关于该话题,在OSD的类中有两个成员重要
-
成员1:ShardedThreadPool osd_op_tp
-
初始化
osd_op_tp(cct, "OSD::osd_op_tp", "tp_osd_tp", get_num_op_threads())
该变量在构造函数中进行初始化,其中get_num_op_threads的实现如下,返回该线程池的工作线程的数量。
int OSD::get_num_op_threads() { if (cct->_conf->osd_op_num_threads_per_shard) return get_num_op_shards() * cct->_conf->osd_op_num_threads_per_shard; if (store_is_rotational) return get_num_op_shards() * cct->_conf->osd_op_num_threads_per_shard_hdd; else return get_num_op_shards() * cct->_conf->osd_op_num_threads_per_shard_ssd; }
-
关键函数
void ShardedThreadPool::start() { ldout(cct, 10) << "start" << dendl; shardedpool_lock.lock(); start_threads(); shardedpool_lock.unlock(); ldout(cct, 15) << "started" << dendl; }
start_threads函数会去启动num_threads的工作线程。
void ShardedThreadPool::shardedthreadpool_worker(uint32_t thread_index) { ... wq->_process(thread_index, hb); }
shardedthreadpool_worker是线程的处理函数,最终会调用业务队列的处理函数进行处理,在这里就是
void OSD::ShardedOpWQ::_process(uint32_t thread_index, heartbeat_handle_d *hb)
函数
-
-
成员2:ShardedOpWQ op_shardedwq,该成员是一个内部类
- 初始化:
①op_shardedwq( this, cct->_conf->osd_op_thread_timeout, cct->_conf->osd_op_thread_suicide_timeout, &osd_op_tp) ②ShardedWQ(time_t ti, time_t sti, ShardedThreadPool* tp): BaseShardedWQ(ti, sti), sharded_pool(tp) { tp->set_wq(this); }
①第四个参数就是上面提到的成员1:ShardedThreadPool,决定了该队列处理线程的个数。

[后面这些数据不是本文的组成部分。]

--- src/rtl/ata_pkg.sv ---
// ata_pkg: shared PIO arbiter/controller state encoding and default bus widths.
package ata_pkg;
    typedef enum logic {ST_IDLE = 1'b0, ST_ACCESS = 1'b1} state_t;
    localparam int AW_DEF = 4;
    localparam int DW_DEF = 16;
endpackage

--- src/rtl/ata_rr_pick.sv ---
// ata_rr_pick: combinational 2-way round-robin picker; on a tie the requester
// that was not served last wins.
module ata_rr_pick (
    input  logic req0,
    input  logic req1,
    input  logic last,
    output logic valid,
    output logic winner
);
    assign valid  = req0 | req1;
    assign winner = (req0 & req1) ? ~last : req1;
endmodule

--- src/rtl/ata_pio_arbiter.sv ---
// ata_pio_arbiter: round-robin share of the ATA PIO port between two requesters.
// Optional ATA_ARB_LOCK_EN lets the owner keep the grant for up to LOCK_MAX accesses.
module ata_pio_arbiter
    import ata_pkg::*;
#(
    parameter int AW       = AW_DEF,
    parameter int DW       = DW_DEF,
    parameter int LOCK_MAX = 256
) (
    input  logic          CLK_I,
    input  logic          nReset,
    input  logic          req0,
    input  logic [AW-1:0] adr0,
    input  logic [DW-1:0] dat0,
    input  logic          we0,
    input  logic          lock0,
    output logic          ack0,
    input  logic          req1,
    input  logic [AW-1:0] adr1,
    input  logic [DW-1:0] dat1,
    input  logic          we1,
    input  logic          lock1,
    output logic          ack1,
    output logic [DW-1:0] q,
    output logic          PIOsel,
    output logic [AW-1:0] PIOa,
    output logic [DW-1:0] PIOd,
    output logic          PIOwe,
    input  logic          PIOack,
    input  logic [DW-1:0] PIOq,
    output logic          busy,
    output logic          owner
);
    state_t        state, state_n;
    logic          last, last_n, owner_n, sel_n, we_n;
    logic [AW-1:0] a_n;
    logic [DW-1:0] d_n;
    logic          pick_valid, pick_winner, ack_hit;

    ata_rr_pick u_pick (
        .req0   (req0),
        .req1   (req1),
        .last   (last),
        .valid  (pick_valid),
        .winner (pick_winner)
    );

    // PIOsel is low for one cycle inside ACCESS during a locked re-grant; acks are only taken while selected
    assign ack_hit = (state == ST_ACCESS) && PIOsel && PIOack;
    assign ack0    = ack_hit & ~owner;
    assign ack1    = ack_hit & owner;
    assign q       = ack_hit ? PIOq : '0;
    assign busy    = (state == ST_ACCESS);

`ifdef ATA_ARB_LOCK_EN
    logic [8:0] lock_cnt, cnt_n;
    logic       keep;
    assign keep = (owner ? (lock1 & req1) : (lock0 & req0)) && (lock_cnt < 9'(LOCK_MAX - 1));
`else
    logic unused_lock;
    assign unused_lock = lock0 ^ lock1;
`endif

    always_comb begin
        state_n = state;
        last_n  = last;
        owner_n = owner;
        sel_n   = PIOsel;
        a_n     = PIOa;
        d_n     = PIOd;
        we_n    = PIOwe;
`ifdef ATA_ARB_LOCK_EN
        cnt_n   = lock_cnt;
`endif
        if (state == ST_IDLE) begin
            if (pick_valid) begin
                state_n = ST_ACCESS;
                owner_n = pick_winner;
                sel_n   = 1'b1;
                a_n     = pick_winner ? adr1 : adr0;
                d_n     = pick_winner ? dat1 : dat0;
                we_n    = pick_winner ? we1 : we0;
            end
        end else if (!PIOsel) begin
            sel_n = 1'b1;
        end else if (PIOack) begin
            sel_n = 1'b0;
`ifdef ATA_ARB_LOCK_EN
            if (keep) begin
                a_n   = owner ? adr1 : adr0;
                d_n   = owner ? dat1 : dat0;
                we_n  = owner ? we1 : we0;
                cnt_n = lock_cnt + 9'd1;
            end else begin
                state_n = ST_IDLE;
                last_n  = owner;
                cnt_n   = '0;
            end
`else
            state_n = ST_IDLE;
            last_n  = owner;
`endif
        end
    end

    always_ff @(posedge CLK_I or negedge nReset) begin
        if (!nReset) begin
            state  <= ST_IDLE;
            last   <= 1'b1;
            owner  <= 1'b0;
            PIOsel <= 1'b0;
            PIOa   <= '0;
            PIOd   <= '0;
            PIOwe  <= 1'b0;
        end else begin
            state  <= state_n;
            last   <= last_n;
            owner  <= owner_n;
            PIOsel <= sel_n;
            PIOa   <= a_n;
            PIOd   <= d_n;
            PIOwe  <= we_n;
        end
    end

`ifdef ATA_ARB_LOCK_EN
    always_ff @(posedge CLK_I or negedge nReset) begin
        if (!nReset) lock_cnt <= '0;
        else         lock_cnt <= cnt_n;
    end
`endif
endmodule
===== src/rtl/hl_lfsr8.sv =====
// Free-running 8-bit Fibonacci LFSR, x^8+x^6+x^5+x^4+1, maximal length from a non-zero seed.
// Latency: new value every cycle; no backpressure.
module hl_lfsr8
    import hl_game_pkg::*;
(
    input  logic       clk_100MHz,
    input  logic       reset,
    output logic [7:0] lfsr
);

    always_ff @(posedge clk_100MHz) begin
        if (reset) begin
            lfsr <= LFSR_SEED;
        end else begin
            lfsr <= {lfsr[6:0], lfsr[7] ^ lfsr[5] ^ lfsr[4] ^ lfsr[3]};
        end
    end

endmodule
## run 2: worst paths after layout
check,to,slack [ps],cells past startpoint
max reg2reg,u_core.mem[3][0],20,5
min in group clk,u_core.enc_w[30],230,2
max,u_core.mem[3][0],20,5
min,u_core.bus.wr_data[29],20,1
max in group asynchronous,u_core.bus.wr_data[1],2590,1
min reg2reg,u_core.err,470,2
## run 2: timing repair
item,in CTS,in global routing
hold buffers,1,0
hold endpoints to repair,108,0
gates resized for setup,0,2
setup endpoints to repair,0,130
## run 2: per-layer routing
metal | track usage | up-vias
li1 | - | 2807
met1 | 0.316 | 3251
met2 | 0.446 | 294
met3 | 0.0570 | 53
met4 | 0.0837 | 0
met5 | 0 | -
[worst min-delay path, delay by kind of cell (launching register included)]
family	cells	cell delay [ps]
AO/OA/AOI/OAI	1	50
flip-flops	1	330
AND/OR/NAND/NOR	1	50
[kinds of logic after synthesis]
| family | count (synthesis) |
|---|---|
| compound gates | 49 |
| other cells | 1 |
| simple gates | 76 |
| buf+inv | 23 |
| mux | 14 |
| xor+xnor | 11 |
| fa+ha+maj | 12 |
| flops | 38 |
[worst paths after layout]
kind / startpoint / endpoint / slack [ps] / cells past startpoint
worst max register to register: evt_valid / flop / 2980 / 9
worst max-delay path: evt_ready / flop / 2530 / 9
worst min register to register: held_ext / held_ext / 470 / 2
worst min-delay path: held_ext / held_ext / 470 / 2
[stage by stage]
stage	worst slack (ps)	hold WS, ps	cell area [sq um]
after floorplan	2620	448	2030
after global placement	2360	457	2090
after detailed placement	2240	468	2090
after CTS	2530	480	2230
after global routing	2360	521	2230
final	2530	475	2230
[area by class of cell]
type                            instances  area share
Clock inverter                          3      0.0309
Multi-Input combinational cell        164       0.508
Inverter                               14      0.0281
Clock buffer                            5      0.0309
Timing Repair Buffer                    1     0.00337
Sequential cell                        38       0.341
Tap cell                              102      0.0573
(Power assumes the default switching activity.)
File: src/rtl/lcd_pkg.sv
`default_nettype none
// +----------------------------------------------------------------------+
// | lcd_pkg                                                              |
// | Shared FSM states, LSU register bit positions and command decoding   |
// | for the HD44780-style LCD controller.                                |
// | Revision: 1.0                                                        |
// +----------------------------------------------------------------------+
package lcd_pkg;

  typedef enum logic [2:0] {
    ST_IDLE  = 3'd0,
    ST_SETUP = 3'd1,
    ST_EN    = 3'd2,
    ST_HOLD  = 3'd3,
    ST_WAIT  = 3'd4
  } lcd_state_e;

  localparam int LCD_ON_BIT  = 31;
  localparam int LCD_TOG_BIT = 30;
  localparam int LCD_CLR_BIT = 29;
  localparam int LCD_RS_BIT  = 8;

  // Clear display (0x01) and return home (0x02/0x03) need the long execution wait.
  function automatic logic is_long_cmd(input logic rs, input logic [7:0] data);
    return !rs && (data[7:2] == 6'd0) && (data != 8'd0);
  endfunction

endpackage
`default_nettype wire

File: src/rtl/lcd_req_fifo.sv
`default_nettype none
// +----------------------------------------------------------------------+
// | lcd_req_fifo                                                         |
// | Pending LCD request queue; exposes the entry after the head, since   |
// | the head is the transaction currently on the bus.                    |
// | Revision: 1.0                                                        |
// +----------------------------------------------------------------------+
module lcd_req_fifo #(
  parameter int WIDTH = 9,
  parameter int DEPTH = 4,
  localparam int c_PTR_W = $clog2(DEPTH),
  localparam int c_CNT_W = $clog2(DEPTH + 1)
) (
  input  logic               i_clk,
  input  logic               i_reset,
  input  logic               i_push,
  input  logic [WIDTH-1:0]   i_push_data,
  input  logic               i_pop,
  output logic [WIDTH-1:0]   o_next_data,
  output logic [c_CNT_W-1:0] o_count
);

  logic [WIDTH-1:0]   r_mem [DEPTH];
  logic [c_PTR_W-1:0] r_rd_ptr;
  logic [c_PTR_W-1:0] r_wr_ptr;
  logic [c_CNT_W-1:0] r_count;
  logic               w_do_push;
  logic               w_do_pop;

  assign w_do_pop  = i_pop && (r_count != '0);
  assign w_do_push = i_push && ((r_count != c_CNT_W'(DEPTH)) || w_do_pop);

  always_ff @(posedge i_clk or negedge i_reset) begin
    if (!i_reset) begin
      r_rd_ptr <= '0;
      r_wr_ptr <= '0;
      r_count  <= '0;
    end else begin
      if (w_do_push) r_wr_ptr <= r_wr_ptr + c_PTR_W'(1);
      if (w_do_pop)  r_rd_ptr <= r_rd_ptr + c_PTR_W'(1);
      if (w_do_push && !w_do_pop)      r_count <= r_count + c_CNT_W'(1);
      else if (w_do_pop && !w_do_push) r_count <= r_count - c_CNT_W'(1);
    end
  end

  always_ff @(posedge i_clk) begin
    if (w_do_push) r_mem[r_wr_ptr] <= i_push_data;
  end

  assign o_next_data = r_mem[r_rd_ptr + c_PTR_W'(1)];
  assign o_count     = r_count;

endmodule
`default_nettype wire

File: src/rtl/lcd_ctrl.sv
`default_nettype none
// +----------------------------------------------------------------------+
// | lcd_ctrl                                                             |
// | Turns LSU LCD register toggles into timed HD44780 write cycles.      |
// | LCD_FIFO_EN adds a request queue; otherwise busy requests are dropped.|
// | Revision: 1.0                                                        |
// +----------------------------------------------------------------------+
module lcd_ctrl
  import lcd_pkg::*;
#(
  parameter int T_SETUP_CYC = 4,
  parameter int T_EN_CYC    = 25,
  parameter int T_HOLD_CYC  = 4,
  parameter int T_EXEC_CYC  = 2500,
  parameter int T_LONG_CYC  = 82000,
  parameter int FIFO_DEPTH  = 4
) (
  input  logic        i_clk,
  input  logic        i_reset,
  input  logic [31:0] i_io_lcd,
  output logic [7:0]  o_lcd_data,
  output logic        o_lcd_rs,
  output logic        o_lcd_rw,
  output logic        o_lcd_en,
  output logic        o_lcd_on,
  output logic        o_busy,
  output logic        o_overrun
);

  localparam int c_CNT_W = $clog2(T_LONG_CYC + 1);
  localparam logic [c_CNT_W-1:0] c_SETUP_LD = c_CNT_W'(T_SETUP_CYC - 1);
  localparam logic [c_CNT_W-1:0] c_EN_LD    = c_CNT_W'(T_EN_CYC - 1);
  localparam logic [c_CNT_W-1:0] c_HOLD_LD  = c_CNT_W'(T_HOLD_CYC - 1);
  localparam logic [c_CNT_W-1:0] c_EXEC_LD  = c_CNT_W'(T_EXEC_CYC - 1);
  localparam logic [c_CNT_W-1:0] c_LONG_LD  = c_CNT_W'(T_LONG_CYC - 1);

  lcd_state_e         r_state;
  logic [c_CNT_W-1:0] r_cnt;
  logic               r_tog;
  logic               r_lcd_rs;
  logic [7:0]         r_lcd_data;
  logic               r_lcd_en;
  logic               r_lcd_on;
  logic               r_overrun;

  logic               w_req;
  logic               w_exit;
  logic               w_accept;
  logic               w_start;
  logic               w_drop;
  logic               w_pending;
  logic [8:0]         w_start_cmd;
  logic               w_unused;

  assign w_req    = i_io_lcd[LCD_TOG_BIT] != r_tog;
  assign w_exit   = (r_state == ST_WAIT) && (r_cnt == '0);
  assign w_accept = (r_state == ST_IDLE) || w_exit;

`ifdef LCD_FIFO_EN
  localparam int c_FIFO_CW = $clog2(FIFO_DEPTH + 1);

  logic [c_FIFO_CW-1:0] w_fifo_count;
  logic [8:0]           w_fifo_next;
  logic                 w_full;
  logic                 w_from_fifo;

  // The queue head is the transaction in flight; it is popped when its WAIT ends.
  assign w_full      = (w_fifo_count == c_FIFO_CW'(FIFO_DEPTH));
  assign w_from_fifo = w_exit && (w_fifo_count > c_FIFO_CW'(1));
  assign w_start     = w_from_fifo || (w_accept && w_req);
  assign w_start_cmd = w_from_fifo ? w_fifo_next : i_io_lcd[LCD_RS_BIT:0];
  assign w_drop      = w_req && w_full && !w_exit;
  assign w_pending   = (w_fifo_count != '0);

  lcd_req_fifo #(
    .WIDTH (9),
    .DEPTH (FIFO_DEPTH)
  ) u_req_fifo (
    .i_clk       (i_clk),
    .i_reset     (i_reset),
    .i_push      (w_req && !w_drop),
    .i_push_data (i_io_lcd[LCD_RS_BIT:0]),
    .i_pop       (w_exit),
    .o_next_data (w_fifo_next),
    .o_count     (w_fifo_count)
  );
`else
  assign w_start     = w_accept && w_req;
  assign w_start_cmd = i_io_lcd[LCD_RS_BIT:0];
  assign w_drop      = w_req && !w_accept;
  assign w_pending   = 1'b0;
`endif

  assign w_unused = ^{i_io_lcd[LCD_CLR_BIT-1:LCD_RS_BIT+1], (FIFO_DEPTH > 0)};

  always_ff @(posedge i_clk or negedge i_reset) begin
    if (!i_reset) begin
      r_state    <= ST_IDLE;
      r_cnt      <= '0;
      r_tog      <= 1'b0;
      r_lcd_rs   <= 1'b0;
      r_lcd_data <= 8'd0;
      r_lcd_en   <= 1'b0;
      r_lcd_on   <= 1'b0;
      r_overrun  <= 1'b0;
    end else begin
      r_tog    <= i_io_lcd[LCD_TOG_BIT];
      r_lcd_on <= i_io_lcd[LCD_ON_BIT];

      if (w_drop)                       r_overrun <= 1'b1;
      else if (i_io_lcd[LCD_CLR_BIT])   r_overrun <= 1'b0;

      if (w_start) begin
        r_state    <= ST_SETUP;
        r_cnt      <= c_SETUP_LD;
        r_lcd_rs   <= w_start_cmd[8];
        r_lcd_data <= w_start_cmd[7:0];
      end else if (r_cnt != '0) begin
        r_cnt <= r_cnt - c_CNT_W'(1);
      end else begin
        case (r_state)
          ST_SETUP: begin
            r_state  <= ST_EN;
            r_cnt    <= c_EN_LD;
            r_lcd_en <= 1'b1;
          end
          ST_EN: begin
            r_state  <= ST_HOLD;
            r_cnt    <= c_HOLD_LD;
            r_lcd_en <= 1'b0;
          end
          ST_HOLD: begin
            r_state <= ST_WAIT;
            r_cnt   <= is_long_cmd(r_lcd_rs, r_lcd_data) ? c_LONG_LD : c_EXEC_LD;
          end
          default: r_state <= ST_IDLE;
        endcase
      end
    end
  end

  assign o_lcd_data = r_lcd_data;
  assign o_lcd_rs   = r_lcd_rs;
  assign o_lcd_rw   = 1'b0;
  assign o_lcd_en   = r_lcd_en;
  assign o_lcd_on   = r_lcd_on;
  assign o_busy     = (r_state != ST_IDLE) || w_pending;
  assign o_overrun  = r_overrun;

endmodule
`default_nettype wire
File: config.mk
export PLATFORM = sky130hd
export DESIGN_NAME = lcd_ctrl
export DESIGN_NICKNAME = d
export VERILOG_FILES = /design/src/rtl/lcd_pkg.sv /design/src/rtl/lcd_req_fifo.sv /design/src/rtl/lcd_ctrl.sv
export SDC_FILE = /design/constraint.sdc
export NUM_CORES = 1
export LEC_CHECK = 0
export BUFFER_PORTS_ARGS = -buffer_cell sky130_fd_sc_hd__buf_2
export CORE_MARGIN = 1.5
export CORE_UTILIZATION = 47
export DETAILED_ROUTE_END_ITERATION = 16
export HOLD_SLACK_MARGIN = 0.12
export PLACE_DENSITY = 0.85
export RECOVER_POWER = 100
export SLEW_MARGIN = 20
export SYNTH_ARGS = -nofsm -noshare
export SYNTH_HDL_FRONTEND = slang
export SYNTH_SLANG_ARGS = --single-unit
File: constraint.sdc
create_clock -name i_clk -period 2.5 [get_ports i_clk]
set_clock_uncertainty 0.15 [all_clocks]
set_input_delay 0.5 -clock i_clk [delete_from_list [all_inputs] [get_ports i_clk]]
set_output_delay 0.5 -clock i_clk [all_outputs]
set_load 0.005 [all_outputs]
==> results of run 1 <==
metrics by stage:
stage / total power, mW / worst slack [ps]
after floorplan: 1.69 / 128
after global placement: 1.96 / 90.4
after detailed placement: 2.01 / 25.2
after CTS: 2.43 / 25.0
after global routing: 2.58 / 11.6
final: 2.39 / 89.2
final cells by class:
cell class / instances / area, sq um / area share
sequential: 33 / 826 / 0.401
inverter: 4 / 15.0 / 0.00729
tap: 48 / 60.1 / 0.0291
timing repair buffer: 38 / 213 / 0.103
multi-input combinational: 124 / 861 / 0.418
clock buffer: 7 / 86.3 / 0.0419
registers in the layout, summed over array words and instances (netlist names):
| name | cells |
|---|---|
| r_cnt | 17 |
| o_lcd_data | 8 |
| r_state | 3 |
| o_lcd_en | 1 |
| o_lcd_on | 1 |
| o_lcd_rs | 1 |
| o_overrun | 1 |
| r_tog | 1 |
metal layers:
metal | vias to the layer above | track usage
met5 | - | 0
met4 | 0 | 0.0745
met3 | 10 | 0.0538
met2 | 40 | 0.320
met1 | 658 | 0.266
li1 | 680 | -
cells by family (layout without fill, tap and decap cells):
family	after synthesis	after routing	synth area share
fa+ha+maj	2	2	0.0141
xor+xnor	12	12	0.0593
flops	33	33	0.466
mux	11	11	0.0833
simple gates	66	66	0.219
buf+inv	13	49	0.0430
compound gates	31	32	0.114
other cells	1	1	0.00212
power breakdown:
group	internal [mW]	switching (mW)
logic	0.485	0.474
clock network	0.218	0.182
registers	0.759	0.269
total	1.46	0.925
final timing paths:
check                                endpoint  depth (start not counted)
worst max-delay path            o_lcd_data[7]                          7
worst min-delay path                 o_lcd_on                          1
worst max register to register  o_lcd_data[7]                          7
worst min register to register       o_lcd_en                          2
max in group asynchronous               r_tog                          1
min in group asynchronous            r_cnt[6]                          1
repair_timing:
item | CTS | global route
pin swaps | 1 | 0
gates cloned | 0 | 1
setup buffers | 1 | 2
setup endpoints to repair | 2 | 9
cells in the final DEF, fill, tap and decap left out, types with 6 or more instances in the layout:
cell type	instances
a21oi_1	11
buf_2	20
buf_4	12
clkbuf_1	7
clkbuf_8	6
dfrtp_1	33
nand2_1	12
nor2_1	18
nor3_1	6
nor4_1	6
o21ai_0	7
xnor2_1	10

②把work_queue设置到了threadpool
- 关键函数
void OSD::ShardedOpWQ::_enqueue(OpQueueItem&& item) { uint32_t shard_index = item.get_ordering_token().hash_to_shard(osd->shards.size()); OSDShard* sdata = osd->shards[shard_index]; assert (NULL != sdata); unsigned priority = item.get_priority(); unsigned cost = item.get_cost(); sdata->shard_lock.lock(); dout(20) << __func__ << " " << item << dendl; if (priority >= osd->op_prio_cutoff) sdata->pqueue->enqueue_strict( item.get_owner(), priority, std::move(item)); else sdata->pqueue->enqueue( item.get_owner(), priority, cost, std::move(item)); sdata->shard_lock.unlock(); std::lock_guard l{sdata->sdata_wait_lock}; sdata->sdata_cond.notify_one(); }
OSDShard可以理解成一个队列的分片,每个分片里面实现了一个队列。
void OSD::ShardedOpWQ::_process(uint32_t thread_index, heartbeat_handle_d *hb) { uint32_t shard_index = thread_index % osd->num_shards; auto& sdata = osd->shards[shard_index]; ... OpQueueItem item = sdata->pqueue->dequeue(); ... auto r = sdata->pg_slots.emplace(token, nullptr); if (r.second) { r.first->second = make_unique<OSDShardPGSlot>(); } OSDShardPGSlot *slot = r.first->second.get(); pg->lock(); auto qi = std::move(slot->to_process.front()); qi.run(osd, sdata, pg, tp_handle); }
在该函数中会加一把pg的大锁,从上面可以看出最终会调用入队的op的run函数,对于普通的pg op,对应着函数如下:
void PGOpItem::run( OSD *osd, OSDShard *sdata, PGRef& pg, ThreadPool::TPHandle &handle) { osd->dequeue_op(pg, op, handle); pg->unlock(); }
调用dequeue_op以后就直接释放了pg lock。
dequeue_op以写为例,本地事务提交到bluestore以后,函数执行结束,然后释放pg lock。